Al filo de las once de la noche – su humilde reloj funcionaba – oye fuertes voces en las inmediaciones del despacho de la presidencia del Congreso. Una pequeña y nerviosa montonera de hombres verdes irrumpe a buen paso y vivaz manoteo en el pasillo que se abre a la entrada principal del hemiciclo. De repente, el grupo se detiene como si un sargento mayor hubiera gritado «¡Alto!». Se distingue la voz del teniente coronel más conocido de los últimos años en España: “¡Ya te lo he dicho: o eso o nada!”. Dio media vuelta y entró junto a sus acompañantes en el hemiciclo portazo mediante. Un marino compungido y bien montado de gorra quedaba solo sobre la sufrida alfombra. Pasó rozando al periodista camino de la puerta de salida. Tuvo que abrirse camino como pudo entre los guardias. Nadie le hizo ni puñetero caso.
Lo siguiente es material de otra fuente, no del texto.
**src/rtl/seg7_pkg.sv**
```systemverilog
// Shared constants for the four-digit seven-segment scan driver.
// Segment vectors are active-high, bit 0 = a ... bit 6 = g.
package seg7_pkg;

   localparam int unsigned NUM_DIGITS = 4;

   localparam logic [6:0] SEG_0     = 7'h3F;
   localparam logic [6:0] SEG_1     = 7'h06;
   localparam logic [6:0] SEG_2     = 7'h5B;
   localparam logic [6:0] SEG_3     = 7'h4F;
   localparam logic [6:0] SEG_4     = 7'h66;
   localparam logic [6:0] SEG_5     = 7'h6D;
   localparam logic [6:0] SEG_6     = 7'h7D;
   localparam logic [6:0] SEG_7     = 7'h07;
   localparam logic [6:0] SEG_8     = 7'h7F;
   localparam logic [6:0] SEG_9     = 7'h6F;
   localparam logic [6:0] SEG_E     = 7'h79;
   localparam logic [6:0] SEG_BLANK = 7'h00;

   typedef logic [1:0] digit_idx_t;

   function automatic logic [NUM_DIGITS-1:0] idx_to_onehot(input digit_idx_t idx);
      return 4'b0001 << idx;
   endfunction

endpackage

```
**src/rtl/bcd_to_seg7.sv**
```systemverilog
// Combinational BCD to seven-segment decoder; codes 10..15 show the letter E.
module bcd_to_seg7
   import seg7_pkg::*;
(
   input  logic [3:0] bcd_i,
   output logic [6:0] seg_o
);

   always_comb begin
      seg_o = SEG_E;
      case (bcd_i)
         4'd0:    seg_o = SEG_0;
         4'd1:    seg_o = SEG_1;
         4'd2:    seg_o = SEG_2;
         4'd3:    seg_o = SEG_3;
         4'd4:    seg_o = SEG_4;
         4'd5:    seg_o = SEG_5;
         4'd6:    seg_o = SEG_6;
         4'd7:    seg_o = SEG_7;
         4'd8:    seg_o = SEG_8;
         4'd9:    seg_o = SEG_9;
         default: seg_o = SEG_E;
      endcase
   end

endmodule

```
**src/rtl/seg7_scan_driver.sv**
```systemverilog
// Time-multiplexed driver for a four-digit display with a load-strobed shadow
// register, leading-zero blanking and an out-of-range flag.
module seg7_scan_driver
   import seg7_pkg::*;
#(
   parameter int unsigned SCAN_DIV = 4
) (
   input  logic        clk_i,
   input  logic        mr_i,
   input  logic        en_i,
   input  logic        load_i,
   input  logic [15:0] digits_i,
   input  logic        blank_lz_i,
   output logic [6:0]  seg_o,
   output logic [3:0]  an_o,
   output logic        ovf_o
);

   localparam logic [15:0] PrescMax = 16'(SCAN_DIV - 1);

   logic [15:0]           presc_q, presc_d;
   digit_idx_t            idx_q, idx_d;
   logic [15:0]           shadow_q, shadow_d;
   logic [6:0]            seg_q, seg_d;
   logic [NUM_DIGITS-1:0] an_q, an_d;
   logic                  ovf_q, ovf_d;

   logic                  tick;
   logic [3:0]            cur_nibble;
   logic [6:0]            dec_seg;
   logic [NUM_DIGITS-1:0] nib_zero;
   logic [NUM_DIGITS-1:0] nib_ovf;
   logic [NUM_DIGITS-1:0] zero_from;
   logic                  blank;

   assign cur_nibble = shadow_q[{idx_q, 2'b00} +: 4];

   bcd_to_seg7 u_dec (
      .bcd_i (cur_nibble),
      .seg_o (dec_seg)
   );

   always_comb begin
      nib_zero = '0;
      nib_ovf  = '0;
      for (int i = 0; i < NUM_DIGITS; i++) begin
         nib_zero[i] = (shadow_q[4*i +: 4] == 4'd0);
         nib_ovf[i]  = (shadow_q[4*i +: 4] > 4'd9);
      end
   end

   // zero_from[i]: every nibble from position i up to the thousands digit is zero.
   always_comb begin
      zero_from    = '0;
      zero_from[3] = nib_zero[3];
      zero_from[2] = nib_zero[2] & zero_from[3];
      zero_from[1] = nib_zero[1] & zero_from[2];
      zero_from[0] = nib_zero[0] & zero_from[1];
      blank        = blank_lz_i && (idx_q != 2'd0) && zero_from[idx_q];
   end

   always_comb begin
      tick     = en_i && (presc_q == PrescMax);
      presc_d  = presc_q;
      idx_d    = idx_q;
      shadow_d = shadow_q;
      if (en_i) begin
         presc_d = tick ? 16'd0 : presc_q + 16'd1;
      end
      if (tick) begin
         idx_d = idx_q + 2'd1;
      end
      if (load_i) begin
         shadow_d = digits_i;
      end
      seg_d = blank ? SEG_BLANK : dec_seg;
      an_d  = idx_to_onehot(idx_q);
      ovf_d = |nib_ovf;
   end

   always_ff @(posedge clk_i) begin
      if (mr_i) begin
         presc_q  <= '0;
         idx_q    <= '0;
         shadow_q <= '0;
         seg_q    <= SEG_BLANK;
         an_q     <= '0;
         ovf_q    <= 1'b0;
      end else begin
         presc_q  <= presc_d;
         idx_q    <= idx_d;
         shadow_q <= shadow_d;
         seg_q    <= seg_d;
         an_q     <= an_d;
         ovf_q    <= ovf_d;
      end
   end

   assign seg_o = seg_q;
   assign an_o  = an_q;
   assign ovf_o = ovf_q;

endmodule

```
Cercana la media noche, el periodista fue al fin expulsado del Congreso sin haberse acreditado en ningún momento ante militar alguno o espía de paisano. “No tengo el pase de entrada y extravié la cartera”. “¿Y cómo entraste?” ¿Y ustedes cómo lo hicieron?” De inmediato, la culata metálica de un subfusil voló hasta su cabeza, cerró los ojos y encogido esperaba el golpe definitivo. Pero no llegó. Un cabo – era un cabo primero por su galón en la manga derecha – voceó a sus compañeros apostados en la entrada de la Carrera de San Jerónimo: “¡Dejad salir a este tío!”
La plaza frente al Congreso era la soledad mejor iluminada del mundo. Una valla metálica abría una panza desnuda frente a la escalinata de los leones. Más allá, algunos policías nacionales observan muy serios y el portal del Hotel Palace alumbra como en candilejas. El viejo coche del informador, un 124 color café con leche, daba a esa hora escolta solitaria al león de la izquierda del Congreso. Miró al frente y observó a un veterano colega de EFE merodeando. “¿Qué pasa aquí fuera?” “¿Qué estáis haciendo?” “¿Dónde puedo ir?” “Tú, a tu casa con la familia, allí es donde tienes que ir echando leches”.
Rodando por la calle Segovia más solitaria que nunca, se estremecía con la imagen de una España de nuevo bajo una dictadura. Al llegar a casa, tras los mil muchos besos y otras tantas lágrimas, las primeras noticias: “Te ha llamado mucha gente”. Y de inmediato sonó el teléfono: “¿Dónde se ha metido la ejecutiva de la UGT?” «Ni idea”. “¡Esto es la hostia! ¡Cagaos, que son unos cagaos!” Dijo que habían minado con explosivos las bocas de varios pozos y necesitaban la autorización para hacerlos explotar.
Menos mal que al cabo habló el rey por televisión. Pero qué largo se hizo ese tiempo de silencio.